#### Provided records ####
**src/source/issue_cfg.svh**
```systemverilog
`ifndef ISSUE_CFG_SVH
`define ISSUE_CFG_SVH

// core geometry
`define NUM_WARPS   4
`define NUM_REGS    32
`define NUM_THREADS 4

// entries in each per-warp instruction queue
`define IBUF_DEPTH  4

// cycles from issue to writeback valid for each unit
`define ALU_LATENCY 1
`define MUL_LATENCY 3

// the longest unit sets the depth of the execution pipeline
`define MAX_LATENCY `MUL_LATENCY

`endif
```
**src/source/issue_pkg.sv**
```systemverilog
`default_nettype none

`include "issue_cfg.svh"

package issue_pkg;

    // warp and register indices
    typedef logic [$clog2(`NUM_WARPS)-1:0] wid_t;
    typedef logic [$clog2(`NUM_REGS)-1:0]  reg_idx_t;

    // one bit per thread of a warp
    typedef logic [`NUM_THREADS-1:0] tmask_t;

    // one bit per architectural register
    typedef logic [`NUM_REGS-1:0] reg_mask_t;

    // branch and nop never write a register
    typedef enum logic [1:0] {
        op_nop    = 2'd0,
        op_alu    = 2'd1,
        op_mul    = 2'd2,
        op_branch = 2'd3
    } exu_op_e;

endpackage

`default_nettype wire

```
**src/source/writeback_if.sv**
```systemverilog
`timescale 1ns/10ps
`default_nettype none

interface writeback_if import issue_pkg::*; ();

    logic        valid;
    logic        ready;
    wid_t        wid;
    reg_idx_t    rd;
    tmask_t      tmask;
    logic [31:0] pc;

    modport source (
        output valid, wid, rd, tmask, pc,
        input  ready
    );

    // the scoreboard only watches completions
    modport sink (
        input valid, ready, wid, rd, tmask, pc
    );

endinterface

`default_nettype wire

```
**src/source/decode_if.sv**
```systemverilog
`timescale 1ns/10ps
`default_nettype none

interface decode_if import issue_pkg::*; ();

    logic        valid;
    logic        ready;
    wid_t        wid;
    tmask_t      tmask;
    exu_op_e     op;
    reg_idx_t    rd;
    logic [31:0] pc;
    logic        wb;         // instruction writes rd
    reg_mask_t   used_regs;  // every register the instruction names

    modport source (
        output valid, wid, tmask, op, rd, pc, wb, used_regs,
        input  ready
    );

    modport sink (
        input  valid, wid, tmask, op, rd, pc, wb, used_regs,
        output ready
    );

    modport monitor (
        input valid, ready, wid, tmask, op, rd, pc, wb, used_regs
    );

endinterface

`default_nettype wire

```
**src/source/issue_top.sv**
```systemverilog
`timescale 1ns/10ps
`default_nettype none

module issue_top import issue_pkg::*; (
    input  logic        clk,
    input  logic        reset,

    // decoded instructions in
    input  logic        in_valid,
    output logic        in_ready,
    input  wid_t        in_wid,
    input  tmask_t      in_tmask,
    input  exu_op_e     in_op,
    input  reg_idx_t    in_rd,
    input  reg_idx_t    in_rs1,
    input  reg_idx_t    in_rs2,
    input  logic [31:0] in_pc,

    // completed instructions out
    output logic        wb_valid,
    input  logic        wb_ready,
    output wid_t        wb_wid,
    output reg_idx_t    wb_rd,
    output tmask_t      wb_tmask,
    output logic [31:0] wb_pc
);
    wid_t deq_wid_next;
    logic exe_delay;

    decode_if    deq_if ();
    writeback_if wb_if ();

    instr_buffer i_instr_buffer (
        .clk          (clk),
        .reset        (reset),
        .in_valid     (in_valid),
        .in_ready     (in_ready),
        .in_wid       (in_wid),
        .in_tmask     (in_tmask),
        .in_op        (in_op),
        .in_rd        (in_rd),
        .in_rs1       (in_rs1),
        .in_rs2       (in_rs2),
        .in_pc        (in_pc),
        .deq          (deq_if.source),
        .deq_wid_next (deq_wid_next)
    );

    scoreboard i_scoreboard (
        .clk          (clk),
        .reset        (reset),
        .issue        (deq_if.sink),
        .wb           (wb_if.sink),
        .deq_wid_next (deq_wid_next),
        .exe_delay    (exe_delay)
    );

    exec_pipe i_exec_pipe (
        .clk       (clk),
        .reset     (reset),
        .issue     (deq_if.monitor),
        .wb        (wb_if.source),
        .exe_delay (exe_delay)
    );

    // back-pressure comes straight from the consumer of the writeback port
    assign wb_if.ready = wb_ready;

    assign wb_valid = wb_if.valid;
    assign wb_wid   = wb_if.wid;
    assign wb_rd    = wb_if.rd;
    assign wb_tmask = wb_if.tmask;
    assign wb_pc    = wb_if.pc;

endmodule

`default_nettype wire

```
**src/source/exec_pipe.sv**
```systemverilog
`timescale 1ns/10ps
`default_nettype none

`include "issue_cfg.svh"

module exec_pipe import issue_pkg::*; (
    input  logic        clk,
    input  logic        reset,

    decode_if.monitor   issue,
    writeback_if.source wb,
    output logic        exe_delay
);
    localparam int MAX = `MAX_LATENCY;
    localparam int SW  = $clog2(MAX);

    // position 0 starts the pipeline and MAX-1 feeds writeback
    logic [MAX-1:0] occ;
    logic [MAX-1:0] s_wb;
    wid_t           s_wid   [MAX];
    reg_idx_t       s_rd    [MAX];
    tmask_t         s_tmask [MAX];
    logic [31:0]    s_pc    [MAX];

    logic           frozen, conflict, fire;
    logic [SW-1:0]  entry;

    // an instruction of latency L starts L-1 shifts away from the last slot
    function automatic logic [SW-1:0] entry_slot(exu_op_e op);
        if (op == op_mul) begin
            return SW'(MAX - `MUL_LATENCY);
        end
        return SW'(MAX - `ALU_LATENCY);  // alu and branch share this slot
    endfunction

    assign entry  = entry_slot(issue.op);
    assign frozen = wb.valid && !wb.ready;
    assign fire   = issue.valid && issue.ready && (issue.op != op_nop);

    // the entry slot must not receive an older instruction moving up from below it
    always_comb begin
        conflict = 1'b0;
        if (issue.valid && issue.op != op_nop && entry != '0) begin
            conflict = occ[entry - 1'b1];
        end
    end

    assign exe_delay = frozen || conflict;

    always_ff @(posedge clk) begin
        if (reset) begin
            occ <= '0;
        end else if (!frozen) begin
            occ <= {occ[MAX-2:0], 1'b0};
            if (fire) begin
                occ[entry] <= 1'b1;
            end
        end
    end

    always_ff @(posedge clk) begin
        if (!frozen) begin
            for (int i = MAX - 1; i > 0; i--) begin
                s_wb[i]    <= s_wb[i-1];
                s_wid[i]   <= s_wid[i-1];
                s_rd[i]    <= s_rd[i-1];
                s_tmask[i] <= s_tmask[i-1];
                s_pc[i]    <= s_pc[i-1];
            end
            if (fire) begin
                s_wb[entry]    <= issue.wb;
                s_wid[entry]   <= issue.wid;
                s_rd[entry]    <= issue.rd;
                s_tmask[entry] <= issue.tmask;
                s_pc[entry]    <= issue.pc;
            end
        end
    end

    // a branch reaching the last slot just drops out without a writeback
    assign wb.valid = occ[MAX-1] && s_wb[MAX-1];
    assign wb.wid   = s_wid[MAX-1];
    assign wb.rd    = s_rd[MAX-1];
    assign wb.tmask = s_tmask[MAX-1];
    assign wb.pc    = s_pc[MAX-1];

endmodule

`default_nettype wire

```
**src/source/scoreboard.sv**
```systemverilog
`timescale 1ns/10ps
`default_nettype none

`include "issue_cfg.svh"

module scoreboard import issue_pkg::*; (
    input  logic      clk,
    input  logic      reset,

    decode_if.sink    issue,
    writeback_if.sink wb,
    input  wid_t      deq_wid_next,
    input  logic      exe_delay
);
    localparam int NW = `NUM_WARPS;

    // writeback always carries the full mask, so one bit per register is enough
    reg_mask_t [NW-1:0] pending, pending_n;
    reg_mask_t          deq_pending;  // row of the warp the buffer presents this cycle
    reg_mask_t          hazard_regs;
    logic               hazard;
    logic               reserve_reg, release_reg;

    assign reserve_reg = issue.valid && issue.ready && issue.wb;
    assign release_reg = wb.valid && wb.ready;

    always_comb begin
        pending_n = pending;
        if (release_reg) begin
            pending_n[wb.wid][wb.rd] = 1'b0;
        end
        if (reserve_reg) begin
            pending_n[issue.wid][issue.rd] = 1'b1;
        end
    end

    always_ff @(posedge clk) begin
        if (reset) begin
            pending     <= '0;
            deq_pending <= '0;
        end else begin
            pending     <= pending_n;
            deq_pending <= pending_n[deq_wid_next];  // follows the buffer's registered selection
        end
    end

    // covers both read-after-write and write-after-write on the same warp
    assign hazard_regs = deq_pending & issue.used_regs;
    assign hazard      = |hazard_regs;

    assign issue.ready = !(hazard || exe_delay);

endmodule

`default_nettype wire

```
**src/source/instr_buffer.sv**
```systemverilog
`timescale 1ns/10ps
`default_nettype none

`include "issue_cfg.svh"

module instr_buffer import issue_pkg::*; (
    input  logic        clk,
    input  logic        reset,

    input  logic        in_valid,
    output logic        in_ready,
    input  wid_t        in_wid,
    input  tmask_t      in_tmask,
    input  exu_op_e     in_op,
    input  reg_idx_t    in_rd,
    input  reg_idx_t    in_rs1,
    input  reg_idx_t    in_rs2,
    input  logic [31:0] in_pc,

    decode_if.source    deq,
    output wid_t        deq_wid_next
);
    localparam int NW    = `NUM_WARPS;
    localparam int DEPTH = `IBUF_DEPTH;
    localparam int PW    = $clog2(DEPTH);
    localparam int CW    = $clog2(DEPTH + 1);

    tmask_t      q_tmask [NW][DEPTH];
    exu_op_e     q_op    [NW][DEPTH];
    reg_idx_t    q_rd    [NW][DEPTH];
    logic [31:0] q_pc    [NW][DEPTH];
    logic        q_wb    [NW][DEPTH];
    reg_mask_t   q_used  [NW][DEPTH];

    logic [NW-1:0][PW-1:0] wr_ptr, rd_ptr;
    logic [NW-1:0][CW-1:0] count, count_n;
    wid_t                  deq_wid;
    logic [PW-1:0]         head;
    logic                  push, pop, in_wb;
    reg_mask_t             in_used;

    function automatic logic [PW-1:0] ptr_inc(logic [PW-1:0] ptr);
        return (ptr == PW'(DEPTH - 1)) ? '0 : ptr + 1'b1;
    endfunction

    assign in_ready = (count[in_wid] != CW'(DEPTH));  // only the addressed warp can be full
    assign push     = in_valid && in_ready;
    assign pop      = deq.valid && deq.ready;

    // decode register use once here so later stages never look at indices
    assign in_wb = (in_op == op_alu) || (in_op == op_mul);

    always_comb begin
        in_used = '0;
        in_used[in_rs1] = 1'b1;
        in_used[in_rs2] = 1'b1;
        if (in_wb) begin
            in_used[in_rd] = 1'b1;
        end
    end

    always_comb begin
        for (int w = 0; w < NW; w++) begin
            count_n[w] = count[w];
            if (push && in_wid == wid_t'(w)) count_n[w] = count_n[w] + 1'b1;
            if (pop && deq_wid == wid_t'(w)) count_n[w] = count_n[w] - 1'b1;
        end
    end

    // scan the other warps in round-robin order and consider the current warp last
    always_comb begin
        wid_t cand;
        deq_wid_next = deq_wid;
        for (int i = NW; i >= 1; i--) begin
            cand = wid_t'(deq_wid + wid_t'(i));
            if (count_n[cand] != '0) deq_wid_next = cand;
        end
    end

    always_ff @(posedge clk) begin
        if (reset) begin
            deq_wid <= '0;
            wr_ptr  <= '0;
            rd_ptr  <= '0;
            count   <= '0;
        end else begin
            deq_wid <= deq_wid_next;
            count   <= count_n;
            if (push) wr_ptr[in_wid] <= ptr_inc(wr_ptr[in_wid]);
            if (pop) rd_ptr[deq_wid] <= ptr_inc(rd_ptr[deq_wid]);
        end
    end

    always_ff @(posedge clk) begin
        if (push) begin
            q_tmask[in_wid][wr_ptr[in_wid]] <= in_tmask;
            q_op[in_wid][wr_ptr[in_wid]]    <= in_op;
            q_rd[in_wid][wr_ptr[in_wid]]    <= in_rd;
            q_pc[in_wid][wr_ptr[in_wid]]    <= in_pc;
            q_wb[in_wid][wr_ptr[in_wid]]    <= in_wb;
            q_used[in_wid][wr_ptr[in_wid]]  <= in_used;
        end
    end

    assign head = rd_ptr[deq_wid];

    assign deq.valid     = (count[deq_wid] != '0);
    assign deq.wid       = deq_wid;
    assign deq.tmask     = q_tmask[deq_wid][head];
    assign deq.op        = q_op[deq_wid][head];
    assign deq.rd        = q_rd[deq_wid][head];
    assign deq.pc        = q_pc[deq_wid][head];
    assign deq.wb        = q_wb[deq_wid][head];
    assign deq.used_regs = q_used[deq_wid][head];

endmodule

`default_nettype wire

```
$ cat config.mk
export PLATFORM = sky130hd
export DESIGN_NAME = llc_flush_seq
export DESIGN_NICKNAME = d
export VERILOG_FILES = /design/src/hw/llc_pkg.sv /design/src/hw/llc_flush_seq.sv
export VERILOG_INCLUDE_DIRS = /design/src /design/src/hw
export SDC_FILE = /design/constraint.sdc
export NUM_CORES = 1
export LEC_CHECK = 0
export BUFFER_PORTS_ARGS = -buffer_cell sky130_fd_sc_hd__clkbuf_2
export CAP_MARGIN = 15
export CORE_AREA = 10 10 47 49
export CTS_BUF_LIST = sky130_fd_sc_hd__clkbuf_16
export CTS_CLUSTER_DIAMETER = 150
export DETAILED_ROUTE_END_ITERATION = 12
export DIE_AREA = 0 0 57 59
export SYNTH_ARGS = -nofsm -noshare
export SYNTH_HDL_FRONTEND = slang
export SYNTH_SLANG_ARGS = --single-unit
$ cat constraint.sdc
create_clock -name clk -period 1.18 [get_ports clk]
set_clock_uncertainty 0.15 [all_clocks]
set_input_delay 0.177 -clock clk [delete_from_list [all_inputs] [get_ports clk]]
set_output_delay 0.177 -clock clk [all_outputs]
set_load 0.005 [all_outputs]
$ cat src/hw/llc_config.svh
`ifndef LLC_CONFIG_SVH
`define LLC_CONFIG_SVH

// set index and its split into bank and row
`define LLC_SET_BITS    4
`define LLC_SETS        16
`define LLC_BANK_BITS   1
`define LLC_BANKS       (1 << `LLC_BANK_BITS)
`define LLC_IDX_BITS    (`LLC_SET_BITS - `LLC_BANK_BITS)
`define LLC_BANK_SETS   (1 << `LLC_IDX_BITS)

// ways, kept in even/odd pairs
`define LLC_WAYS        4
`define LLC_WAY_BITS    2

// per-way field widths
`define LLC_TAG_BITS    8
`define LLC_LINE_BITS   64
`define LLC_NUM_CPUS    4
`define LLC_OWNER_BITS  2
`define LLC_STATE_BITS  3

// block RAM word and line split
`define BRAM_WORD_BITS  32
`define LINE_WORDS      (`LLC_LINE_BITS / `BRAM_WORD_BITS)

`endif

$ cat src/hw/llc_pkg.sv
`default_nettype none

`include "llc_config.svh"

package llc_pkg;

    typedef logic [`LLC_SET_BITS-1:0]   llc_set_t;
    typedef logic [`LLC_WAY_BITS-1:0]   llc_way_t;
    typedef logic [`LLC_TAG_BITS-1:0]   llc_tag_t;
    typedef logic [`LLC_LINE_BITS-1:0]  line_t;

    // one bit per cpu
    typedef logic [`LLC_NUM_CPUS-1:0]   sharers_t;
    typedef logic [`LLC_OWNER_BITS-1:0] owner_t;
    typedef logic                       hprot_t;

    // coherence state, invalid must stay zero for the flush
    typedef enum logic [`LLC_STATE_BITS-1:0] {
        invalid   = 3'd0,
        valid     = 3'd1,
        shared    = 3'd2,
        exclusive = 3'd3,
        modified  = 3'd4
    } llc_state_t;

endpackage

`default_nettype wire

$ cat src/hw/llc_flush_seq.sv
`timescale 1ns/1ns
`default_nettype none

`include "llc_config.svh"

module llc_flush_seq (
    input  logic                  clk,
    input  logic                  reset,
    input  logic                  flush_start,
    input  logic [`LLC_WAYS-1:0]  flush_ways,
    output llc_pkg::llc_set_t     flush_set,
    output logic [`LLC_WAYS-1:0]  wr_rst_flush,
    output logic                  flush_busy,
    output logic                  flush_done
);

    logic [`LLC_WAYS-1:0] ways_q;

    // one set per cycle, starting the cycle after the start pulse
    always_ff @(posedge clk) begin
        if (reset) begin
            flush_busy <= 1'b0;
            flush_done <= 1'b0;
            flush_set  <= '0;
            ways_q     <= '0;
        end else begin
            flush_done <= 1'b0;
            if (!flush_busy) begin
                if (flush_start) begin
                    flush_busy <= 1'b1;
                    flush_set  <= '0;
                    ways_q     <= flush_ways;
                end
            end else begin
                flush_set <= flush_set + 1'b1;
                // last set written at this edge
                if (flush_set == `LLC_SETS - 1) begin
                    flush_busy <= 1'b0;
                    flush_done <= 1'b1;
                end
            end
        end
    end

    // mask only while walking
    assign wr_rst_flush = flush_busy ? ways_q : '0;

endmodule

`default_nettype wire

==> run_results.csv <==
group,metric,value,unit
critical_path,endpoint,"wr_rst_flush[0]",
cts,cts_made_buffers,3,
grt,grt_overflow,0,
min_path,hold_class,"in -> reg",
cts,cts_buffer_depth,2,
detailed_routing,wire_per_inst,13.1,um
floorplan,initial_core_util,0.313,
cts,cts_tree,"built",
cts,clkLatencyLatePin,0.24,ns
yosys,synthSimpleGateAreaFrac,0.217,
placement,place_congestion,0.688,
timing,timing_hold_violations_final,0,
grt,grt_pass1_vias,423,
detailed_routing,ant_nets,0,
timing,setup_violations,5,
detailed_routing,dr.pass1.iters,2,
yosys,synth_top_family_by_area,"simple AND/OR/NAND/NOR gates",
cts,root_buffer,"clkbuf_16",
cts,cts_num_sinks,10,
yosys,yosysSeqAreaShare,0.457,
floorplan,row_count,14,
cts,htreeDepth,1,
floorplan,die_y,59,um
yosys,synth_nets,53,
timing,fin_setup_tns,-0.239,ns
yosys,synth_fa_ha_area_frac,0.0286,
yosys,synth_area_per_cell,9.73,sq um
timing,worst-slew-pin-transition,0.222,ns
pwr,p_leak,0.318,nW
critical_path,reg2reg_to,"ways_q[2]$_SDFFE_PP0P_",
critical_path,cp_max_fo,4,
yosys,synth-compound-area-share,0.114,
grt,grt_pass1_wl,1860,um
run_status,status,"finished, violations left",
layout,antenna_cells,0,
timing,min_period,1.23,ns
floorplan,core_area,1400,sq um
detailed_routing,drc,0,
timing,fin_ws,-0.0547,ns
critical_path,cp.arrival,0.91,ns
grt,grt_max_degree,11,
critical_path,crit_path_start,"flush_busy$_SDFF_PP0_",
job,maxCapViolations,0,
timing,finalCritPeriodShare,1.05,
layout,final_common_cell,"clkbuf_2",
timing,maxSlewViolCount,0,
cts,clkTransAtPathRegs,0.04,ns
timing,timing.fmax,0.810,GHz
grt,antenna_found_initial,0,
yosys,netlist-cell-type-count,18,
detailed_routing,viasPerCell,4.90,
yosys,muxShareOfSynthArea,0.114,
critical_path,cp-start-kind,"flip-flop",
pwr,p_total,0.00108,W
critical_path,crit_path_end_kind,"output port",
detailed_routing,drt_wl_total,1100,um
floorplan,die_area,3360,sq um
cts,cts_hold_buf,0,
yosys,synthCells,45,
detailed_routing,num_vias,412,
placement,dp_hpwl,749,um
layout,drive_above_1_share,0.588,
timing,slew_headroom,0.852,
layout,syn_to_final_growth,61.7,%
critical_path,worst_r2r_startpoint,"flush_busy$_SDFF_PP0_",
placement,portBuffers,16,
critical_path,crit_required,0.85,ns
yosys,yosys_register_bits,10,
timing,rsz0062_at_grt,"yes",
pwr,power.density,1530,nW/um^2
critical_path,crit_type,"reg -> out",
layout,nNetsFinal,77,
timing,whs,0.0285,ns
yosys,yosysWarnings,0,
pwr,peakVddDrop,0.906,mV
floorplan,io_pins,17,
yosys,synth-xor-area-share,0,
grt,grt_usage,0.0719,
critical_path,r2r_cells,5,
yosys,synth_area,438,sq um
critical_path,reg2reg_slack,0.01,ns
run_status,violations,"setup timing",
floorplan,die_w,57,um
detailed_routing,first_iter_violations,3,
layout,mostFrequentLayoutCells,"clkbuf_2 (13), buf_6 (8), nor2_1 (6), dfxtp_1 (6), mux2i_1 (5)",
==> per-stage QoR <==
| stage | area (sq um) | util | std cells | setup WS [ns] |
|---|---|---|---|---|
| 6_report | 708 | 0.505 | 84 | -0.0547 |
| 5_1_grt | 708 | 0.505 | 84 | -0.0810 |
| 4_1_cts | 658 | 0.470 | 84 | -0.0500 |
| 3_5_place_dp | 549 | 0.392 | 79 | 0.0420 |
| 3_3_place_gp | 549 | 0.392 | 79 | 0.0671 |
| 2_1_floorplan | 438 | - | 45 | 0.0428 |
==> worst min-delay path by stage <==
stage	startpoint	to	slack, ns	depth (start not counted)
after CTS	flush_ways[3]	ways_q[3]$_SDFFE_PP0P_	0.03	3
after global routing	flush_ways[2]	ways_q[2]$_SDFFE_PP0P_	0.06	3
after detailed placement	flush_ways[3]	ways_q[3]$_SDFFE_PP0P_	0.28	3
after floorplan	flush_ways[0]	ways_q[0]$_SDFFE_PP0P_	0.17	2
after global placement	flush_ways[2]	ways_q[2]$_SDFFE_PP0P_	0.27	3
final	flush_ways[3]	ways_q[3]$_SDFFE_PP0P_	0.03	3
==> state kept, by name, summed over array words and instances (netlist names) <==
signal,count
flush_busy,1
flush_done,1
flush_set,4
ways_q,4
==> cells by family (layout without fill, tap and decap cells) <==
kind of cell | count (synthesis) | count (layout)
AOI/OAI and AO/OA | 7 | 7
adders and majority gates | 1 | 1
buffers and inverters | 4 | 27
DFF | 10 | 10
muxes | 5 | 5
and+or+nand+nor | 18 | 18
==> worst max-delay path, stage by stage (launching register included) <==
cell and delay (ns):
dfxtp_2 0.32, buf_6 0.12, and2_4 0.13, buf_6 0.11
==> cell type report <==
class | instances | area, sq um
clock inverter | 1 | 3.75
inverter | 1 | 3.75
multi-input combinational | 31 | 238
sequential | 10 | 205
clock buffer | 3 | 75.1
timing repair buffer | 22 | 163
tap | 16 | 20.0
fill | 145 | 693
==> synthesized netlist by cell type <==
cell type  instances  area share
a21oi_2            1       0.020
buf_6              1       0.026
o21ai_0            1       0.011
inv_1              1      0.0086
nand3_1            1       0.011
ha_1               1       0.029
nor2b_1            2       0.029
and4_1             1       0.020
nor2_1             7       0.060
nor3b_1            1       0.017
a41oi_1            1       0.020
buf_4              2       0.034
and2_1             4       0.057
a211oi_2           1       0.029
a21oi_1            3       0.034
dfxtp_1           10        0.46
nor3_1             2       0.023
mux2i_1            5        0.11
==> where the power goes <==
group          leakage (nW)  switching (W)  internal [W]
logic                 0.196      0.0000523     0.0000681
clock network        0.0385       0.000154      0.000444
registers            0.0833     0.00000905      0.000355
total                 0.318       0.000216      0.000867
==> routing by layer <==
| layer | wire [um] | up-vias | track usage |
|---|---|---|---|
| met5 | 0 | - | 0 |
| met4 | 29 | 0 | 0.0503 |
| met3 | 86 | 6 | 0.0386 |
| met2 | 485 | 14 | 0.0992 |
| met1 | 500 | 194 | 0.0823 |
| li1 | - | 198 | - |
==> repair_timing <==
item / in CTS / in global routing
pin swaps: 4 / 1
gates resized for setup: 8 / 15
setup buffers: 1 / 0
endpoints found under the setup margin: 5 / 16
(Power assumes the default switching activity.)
####
** To do **
The word to find is "kept". Copy every line of the data that holds it.

** Your response **
// ways, kept in even/odd pairs
==> state kept, by name, summed over array words and instances (netlist names) <==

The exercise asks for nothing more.